Tragiczny wypadek miał miejsce w Chełmie (lubelskie) dziś nad ranem (30.03.2025).
Osobową Toyotą jechało aż 10 osób. Dwie z nich zginęły.

Wiele osób pamięta czasy, gdy nie przestrzegano limitu pasażerów jadących w samochodzie. Nie było także wówczas obowiązku zapinania pasów przez pasażerów, czy wożenia dzieci w fotelikach. Jednak wówczas był także mniejszy ruch na drodze, a auta jeździły znacznie wolniej.
W przypadku tragicznego wypadku nie tylko przekroczono limit pasażerów, bo Toyotą podróżowało aż 10 osób. Ponadto kierujący nie dostosował prędkości do warunków jazdy, a co więcej był kompletnie pijany.

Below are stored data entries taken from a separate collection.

**config.mk**
```make
export PLATFORM = sky130hd
export DESIGN_NAME = rag_div
export DESIGN_NICKNAME = d
export VERILOG_FILES = /design/src/design/rag_pkg.sv /design/src/design/rag_div.sv
export SDC_FILE = /design/constraint.sdc
export NUM_CORES = 1
export LEC_CHECK = 0
export BUFFER_PORTS_ARGS = -buffer_cell sky130_fd_sc_hd__buf_2
export CAP_MARGIN = 20
export CORE_UTILIZATION = 35
export DETAILED_ROUTE_END_ITERATION = 10
export GPL_ROUTABILITY_DRIVEN = 0
export GPL_TIMING_DRIVEN = 0
export PLACE_DENSITY = 0.64
export SYNTH_ARGS = -nofsm -noshare
export SYNTH_HDL_FRONTEND = slang
export SYNTH_SLANG_ARGS = --single-unit
```
**constraint.sdc**
```tcl
create_clock -name clk -period 9.2 [get_ports clk]
set_clock_uncertainty 0.05 [all_clocks]
set_input_delay 0 -clock clk [delete_from_list [all_inputs] [get_ports clk]]
set_output_delay 0 -clock clk [all_outputs]
set_load 0.01 [all_outputs]
```
**src/design/rag_pkg.sv**
```systemverilog
// ----------------------------------------------------------------------------
// rag_pkg
// Shared widths, codes and types of the rational accumulator with gcd
// reduction.
// ----------------------------------------------------------------------------
`default_nettype none

package rag_pkg;

	// range of a stored fraction
	localparam int WORD_BITS = 32;

	// word field widths
	localparam int CMD_W  = 2;
	localparam int NUM_W  = 32;
	localparam int DEN_W  = 31;
	localparam int STAT_W = 2;

	// magnitudes and exact products
	localparam int MAG_W  = 32;
	localparam int PROD_W = 2 * MAG_W;

	// divider step counter
	localparam int DIV_CNT_W = $clog2(PROD_W);

	// 2^(WORD_BITS-1): bound of the magnitude of a stored numerator
	localparam logic [PROD_W-1:0] LIM = {{(PROD_W-1){1'b0}}, 1'b1} << (WORD_BITS - 1);

	typedef enum logic [CMD_W-1:0] {
		CMD_LOAD = 2'd0,
		CMD_ADD  = 2'd1,
		CMD_MUL  = 2'd2,
		CMD_NOP  = 2'd3
	} cmd_t;

	typedef enum logic [STAT_W-1:0] {
		ST_OK     = 2'd0,
		ST_BADDEN = 2'd1,
		ST_OVF    = 2'd2
	} status_t;

	typedef enum logic [3:0] {
		S_IDLE,
		S_MUL_X,
		S_MUL_Y,
		S_MUL_Z,
		S_MUL_W,
		S_SUM,
		S_COMMIT,
		S_GCD,
		S_GCD_WAIT,
		S_RED_N,
		S_RED_D,
		S_CHECK,
		S_OUT
	} state_t;

	// request to the shared divider
	typedef struct packed {
		logic              start;
		logic [PROD_W-1:0] dividend;
		logic [PROD_W-1:0] divisor;
	} div_req_t;

	// answer of the shared divider
	typedef struct packed {
		logic              done;
		logic [PROD_W-1:0] quot;
		logic [PROD_W-1:0] rem;
	} div_rsp_t;

endpackage

`default_nettype wire

```
**src/design/rag_div.sv**
```systemverilog
// ----------------------------------------------------------------------------
// rag_div
// Restoring radix-2 divider: one quotient bit per cycle, quotient and
// remainder valid when done pulses.
// ----------------------------------------------------------------------------
`default_nettype none

module rag_div (
	input  wire logic              clk,
	input  wire logic              arst_n,
	input  wire rag_pkg::div_req_t req,
	output rag_pkg::div_rsp_t      rsp
);

	localparam int W = rag_pkg::PROD_W;

	logic                            busy_q;
	logic                            done_q;
	logic [rag_pkg::DIV_CNT_W-1:0]   cnt_q;
	logic [W-1:0]                    rem_q;
	logic [W-1:0]                    quo_q;
	logic [W-1:0]                    den_q;

	logic [W:0]   shifted;
	logic [W:0]   diff;
	logic         qbit;
	logic [W-1:0] rem_next;

	// shift in the next dividend bit, subtract when it fits
	always_comb begin
		shifted  = {rem_q, quo_q[W-1]};
		diff     = shifted - {1'b0, den_q};
		qbit     = ~diff[W];
		rem_next = qbit ? diff[W-1:0] : shifted[W-1:0];
	end

	always_ff @(posedge clk or negedge arst_n) begin
		if (!arst_n) begin
			busy_q <= 1'b0;
			done_q <= 1'b0;
			cnt_q  <= '0;
		end else begin
			done_q <= 1'b0;
			if (req.start) begin
				busy_q <= 1'b1;
				cnt_q  <= rag_pkg::DIV_CNT_W'(W - 1);
			end else if (busy_q) begin
				if (cnt_q == '0) begin
					busy_q <= 1'b0;
					done_q <= 1'b1;
				end else begin
					cnt_q <= cnt_q - 1'b1;
				end
			end
		end
	end

	always_ff @(posedge clk) begin
		if (req.start) begin
			rem_q <= '0;
			quo_q <= req.dividend;
			den_q <= req.divisor;
		end else if (busy_q) begin
			rem_q <= rem_next;
			quo_q <= {quo_q[W-2:0], qbit};
		end
	end

	assign rsp.done = done_q;
	assign rsp.quot = quo_q;
	assign rsp.rem  = rem_q;

endmodule

`default_nettype wire
```
Word level (Yosys, flattened, before mapping) --
Cells that the tools add are included.
Storage, ports and cells: flip-flop bits (word level) 200
Operators by class: add/subtract/negate cells 2, eq/ne operators 1, mux-type cells 12, bitwise gates (word level) 1, reduce and logical (&&, ||, !) cells 3
Operators with widths (number):
- $mux 64 | 3
- $sub 65x64->65 | 1
- $mux 6 | 3
- $logic_not 6->1 | 1
- $mux 1 | 6
- $sub 6x1->6 const B | 1
- $ne 2x2->1 const B | 1
- $reduce_and 2->1 | 1
- $reduce_bool 2->1 | 1
- $not 1->1 | 1

Longest topological paths before layout --
word-level depth 4, depth in mapped cells 15, depth with buffers taken out 13

Worst setup path after synthesis --
No wires, ideal clock.
path kind reg-to-reg, from register quo_q[63], to register rem_q[62], setup time 0.088 ns, data arrival time 3.192 ns, data required time 9.062 ns, slack 5.870 ns, cell stages (with the launch flop) 15, buffers on the path 1, clock period less this slack 3.330 ns, cell sequence edfxtp_1 -> inv_1 -> ha_1 -> fa_1 -> nor2b_1 -> o31a_1 -> o311ai_1 -> a21o_1 -> a2111oi_4 -> or4_4 -> nand4_4 -> or2_1 -> clkbuf_2 -> a211o_1 -> o32ai_2
Between the ends: cells in the longest elaborated chain, start to end 2
RTL lines:
- start: declaration | line rag_div.sv:21 | logic [W-1:0] quo_q;
- start signal: assignment | line rag_div.sv:61 | quo_q <= req.dividend;
- start signal: assignment | line rag_div.sv:65 | quo_q <= {quo_q[W-2:0], qbit};
- $sub 65x64->65 | line rag_div.sv:32 | diff = shifted - {1'b0, den_q};
- $mux 64 | line rag_div.sv:34 | rem_next = qbit ? diff[W-1:0] : shifted[W-1:0];
- end signal: assignment | line rag_div.sv:64 | rem_q <= rem_next;
- end: declaration | line rag_div.sv:20 | logic [W-1:0] rem_q;
Every way passes these cells. A chain may end at the register's enable or synchronous reset.

Worst setup path after layout --
from register quo_q[63], to register rem_q[54]
The elaborated chain is that of the path after synthesis.

==> impl_metrics.json <==
{
  "outcome": "finished clean",
  "power_frac_seq_pct": 50.3,
  "number_of_cells_traversed_by_the_worst_hold_path": 1,
  "synth_fp_nets": 1439,
  "worstHoldStart": "req[128]",
  "tritoncts": "done",
  "initial_standard_cell_utilization_of_the_core_pct": 35.6,
  "hold_path_class": "in2reg",
  "final_layout_size_suffix_gt1_share_pct": 22.9,
  "slew_viol_final": 0,
  "diodes_inserted": 0,
  "critPathBufInv": 2,
  "power.total_w": 0.00208,
  "seqCellArea_um2": 5330,
  "design.core.area_um2": 33500,
  "cts_inserted_buffers": 17,
  "synth_edf_count": 128,
  "pwr-share-comb_pct": 14.8,
  "netlist_area_before_placement_um2": 11900,
  "crit_path_end_kind": "register",
  "cts-root-buf": "sky130_fd_sc_hd__clkbuf_16",
  "dominantRegCellSynth": "sky130_fd_sc_hd__edfxtp_1",
  "grt_antenna_before_repair": 0,
  "multiInputGateArea_um2": 6000,
  "worst-setup-path-type": "reg2reg",
  "post-cts-setup-buffer-count": 0,
  "sw_frac_of_total_pct": 26.9,
  "final_hold_violation_count": 0,
  "drv.max_cap_violation_count": 0,
  "worstSetupStartpoint": "quo_q[63]",
  "gr-total-overflow": 0,
  "finalWirelength_um": 38500,
  "detailroute.via_count": 11107,
  "critPathTopFamily": "compound AO/OA/AOI/OAI gates",
  "grt_setup_unrepaired": "no",
  "tns_ns": 0,
  "synth_sequential_area_ratio_pct": 44.6,
  "per_cell_via_count_in_the_routed_design": 5.26,
  "dieArea_um2": 34800,
  "area.growth.synth_to_final_pct": 31.1,
  "layout_worst_path_cycle_share_pct": 45.9,
  "placement_rows": 67,
  "num_io_pins": 260,
  "p_leak_nw": 6.79,
  "ant_nets": 0,
  "timing.critical_path.slowest_cell_delay_ns": 0.65,
  "clkSlewWorstSetupHoldPaths_ns": 0.08,
  "maxSlewHeadroom_pct": 38.4,
  "clk_latency_ns": 0.45,
  "switching_power_w": 0.000560,
  "rr_startpoint": "quo_q[63]",
  "synth_cells": 1241,
  "global_route.usage.total_pct": 22.0,
  "number_of_synthesized_register_bits": 200,
  "clockBufferDepth": 2,
  "power_density_nw_per_um2": 133,
  "cellInternalPower_w": 0.00152,
  "grt_start_max_net_pins": 66,
  "drc_marker_count_from_the_first_detailed_route_iteration": 874,
  "die_height_um": 187,
  "async_flop_share_pct": 4.00,
  "worst_ir_drop_vdd_uv": 129,
  "path_depth": 14,
  "reg2reg_depth": 14,
  "ys_types": 68,
  "wire_length_of_the_first_global_routing_pass_um": 60200,
  "io_buffer_count": 259,
  "worst_setup_path_start_kind": "register",
  "routed_wire_length_per_instance_um": 18.2,
  "cp_data_arrival_time_ns": 4.53,
  "detail_route.first_pass.iterations": 5,
  "cells_along_the_critical_path": "inv_1 -> ha_1 -> fa_1 -> nor2b_1 -> o31a_1 -> o31ai_1 -> a2111oi_2 -> o21ai_0 -> a211oi_1 -> or2_1 -> clkbuf_1 -> xor2_1 -> nand2_1 -> a311oi_1",
  "first_global_vias": 11132,
  "half_perimeter_wire_length_of_the_detailed_placement_result_um": 28700,
  "transition_at_the_pin_with_the_smallest_max_transition_slack_ns": 0.924,
  "finalCriticalPeriod_ns": 4.22,
  "cts_num_sinks": 200,
  "ys.warnings.count": 0,
  "crit_fanout": 5,
  "required_ns": 9.52,
  "setup_viol": 0,
  "max_freq_mhz": 237,
  "ctsHtreeMaxLevel": 4,
  "timing.critical_path.slowest_stage_cell": "sky130_fd_sc_hd__a2111oi_2",
  "layout.filler_cells": 3202,
  "drc_violations_left": 0,
  "power.clock.fraction_pct": 34.9,
  "final_nets": 1847,
  "post_synth.cell_area_avg_um2": 9.61,
  "die_x_extent_um": 187
}
-- routing by layer --
| layer | wire length [um] | vias to the layer above | global-route usage (%) |
|---|---|---|---|
| li1 | - | 5348 | - |
| met1 | 16100 | 5280 | 26.9 |
| met2 | 18600 | 438 | 38.1 |
| met3 | 3060 | 41 | 6.04 |
| met4 | 657 | 0 | 5.74 |
| met5 | 0 | - | 0 |
-- cells in the final DEF, fill, tap and decap left out, types with 53 or more instances in the layout --
cell	count
sky130_fd_sc_hd__ha_1	66
sky130_fd_sc_hd__dlygate4sd3_1	130
sky130_fd_sc_hd__a21oi_1	84
sky130_fd_sc_hd__clkbuf_1	57
sky130_fd_sc_hd__inv_1	86
sky130_fd_sc_hd__o21ai_0	53
sky130_fd_sc_hd__nand2_1	151
sky130_fd_sc_hd__edfxtp_1	128
sky130_fd_sc_hd__dfxtp_1	64
sky130_fd_sc_hd__mux2_2	63
sky130_fd_sc_hd__buf_2	272
sky130_fd_sc_hd__nor2_1	105
-- per-stage QoR --
stage / hold slack [ns] / utilization [%] / worst slack (ns) / instances / area, um^2
floorplan: -0.346 / - / 5.87 / 1241 / 11900
global placement: -0.200 / 41.1 / 4.92 / 1948 / 13800
detailed placement: -0.199 / 41.1 / 5.07 / 1948 / 13800
CTS: 0.149 / 46.6 / 5.01 / 2110 / 15600
global route: 0.178 / 46.6 / 4.63 / 2110 / 15600
finish: 0.146 / 46.6 / 4.98 / 2110 / 15600
-- layout make-up --
cell class | count | share of cell area (%)
sequential | 200 | 34.1
buffer | 70 | 1.82
clock buffer | 20 | 2.79
inverter | 86 | 2.06
tap | 448 | 3.58
clock inverter | 12 | 0.720
multi-input combinational | 885 | 38.3
timing repair buffer | 389 | 16.6
-- power by group through the flow --
stage	clock, W	sequential, W	combinational (W)
after global placement	0	0.00106	0.000257
final	0.000726	0.00105	0.000308
after floorplan	0	0.00107	0.000143
after detailed placement	0	0.00106	0.000262
after CTS	0.000742	0.00105	0.000306
after global routing	0.000773	0.00105	0.000337
-- worst paths after layout --
kind / end / slack [ns]
worst min register to register: rem_q[22] / 0.46
worst min-delay path: den_q[47] / 0.15
min in group asynchronous: cnt_q[0] / 0.48
max in group asynchronous: busy_q / 8.36
worst max register to register: rem_q[54] / 4.98
worst max-delay path: rem_q[54] / 4.98
-- state kept, by name, summed over array words and instances (netlist names) --
name and cells:
den_q 64, busy_q 1, rem_q 64, cnt_q 6, quo_q 64, done_q 1
-- cells in the mapped netlist, types with 4 or more instances --
cell,count,area (um^2)
sky130_fd_sc_hd__a211o_1,5,43.8
sky130_fd_sc_hd__a211oi_1,17,128
sky130_fd_sc_hd__a21o_1,29,218
sky130_fd_sc_hd__a21oi_1,84,420
sky130_fd_sc_hd__a311oi_1,46,403
sky130_fd_sc_hd__a31oi_1,7,43.8
sky130_fd_sc_hd__and2_1,6,37.5
sky130_fd_sc_hd__and4_1,5,43.8
sky130_fd_sc_hd__buf_2,14,70.1
sky130_fd_sc_hd__clkbuf_1,54,203
sky130_fd_sc_hd__dfrtp_1,8,200
sky130_fd_sc_hd__dfxtp_1,64,1280
sky130_fd_sc_hd__edfxtp_1,128,3840
sky130_fd_sc_hd__ha_1,66,826
sky130_fd_sc_hd__inv_1,86,323
sky130_fd_sc_hd__mux2_2,63,709
sky130_fd_sc_hd__mux2i_1,4,40.0
sky130_fd_sc_hd__nand2_1,151,567
sky130_fd_sc_hd__nand2b_1,16,100
sky130_fd_sc_hd__nand3_1,12,60.1
sky130_fd_sc_hd__nand3b_1,4,30.0
sky130_fd_sc_hd__nand4_1,27,169
sky130_fd_sc_hd__nor2_1,105,394
sky130_fd_sc_hd__nor2b_1,9,56.3
sky130_fd_sc_hd__nor3_1,14,70.1
sky130_fd_sc_hd__o211ai_1,9,67.6
sky130_fd_sc_hd__o21a_1,11,82.6
sky130_fd_sc_hd__o21ai_0,53,265
sky130_fd_sc_hd__o21bai_1,14,105
sky130_fd_sc_hd__o221ai_1,5,43.8
sky130_fd_sc_hd__o31a_1,5,43.8
sky130_fd_sc_hd__o31ai_1,5,37.5
sky130_fd_sc_hd__or2_2,5,31.3
sky130_fd_sc_hd__or3_1,7,43.8
sky130_fd_sc_hd__or4_1,4,30.0
sky130_fd_sc_hd__xnor2_1,33,289
sky130_fd_sc_hd__xor2_1,19,166
-- what timing repair did --
item                                    CTS  global route
hold buffers                            130             0
endpoints found under the setup margin    0             0
resized for setup                         0             0
endpoints found under the hold margin   136             0
-- cell families (layout without fill, tap and decap cells) --
| kind of cell | Yosys count | in the layout | synth area share (%) |
|---|---|---|---|
| fa+ha+maj | 67 | 67 | 7.09 |
| simple gates | 381 | 381 | 14.8 |
| buf+inv | 156 | 577 | 5.10 |
| flops | 200 | 200 | 44.6 |
| xor+xnor | 52 | 52 | 3.82 |
| compound gates | 318 | 318 | 18.2 |
| mux | 67 | 67 | 6.28 |
No activity file was read; power rests on OpenSTA's default activity.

Jak wynika ze wstępnych ustaleń policjantów, kierujący Toyotą w obszarze zabudowanym na prostym odcinku drogi nie dostosował prędkości do warunków ruchu w wyniku czego zjechał z drogi, uderzył w słup latarni oświetleniowej, następnie w ogrodzenie posesji doprowadzając do przewrócenia się pojazdu. Autem łącznie z kierowcą podróżowało 10 nastolatków w wieku od 17 do 19-lat. Wszyscy z powiatu chełmskiego.
Niestety na miejscu, na skutek odniesionych obrażeń, zginęło dwóch pasażerów.
– informuje lubelska policja.
Kierowca i 5 pasażerów trafili do szpitala, natomiast dwie pozostałe osoby nie potrzebowały pomocy medycznej.
Prowadzący pojazd 19-latek miał w organizmie ponad 2 promile alkoholu. Młody mężczyzna trafił do aresztu, a za spowodowanie zdarzenia drogowego ze skutkiem śmiertelnym czekają go poważne konsekwencje prawne.
Policja apeluje o wyobraźnię i zachowanie rozwagi na drodze.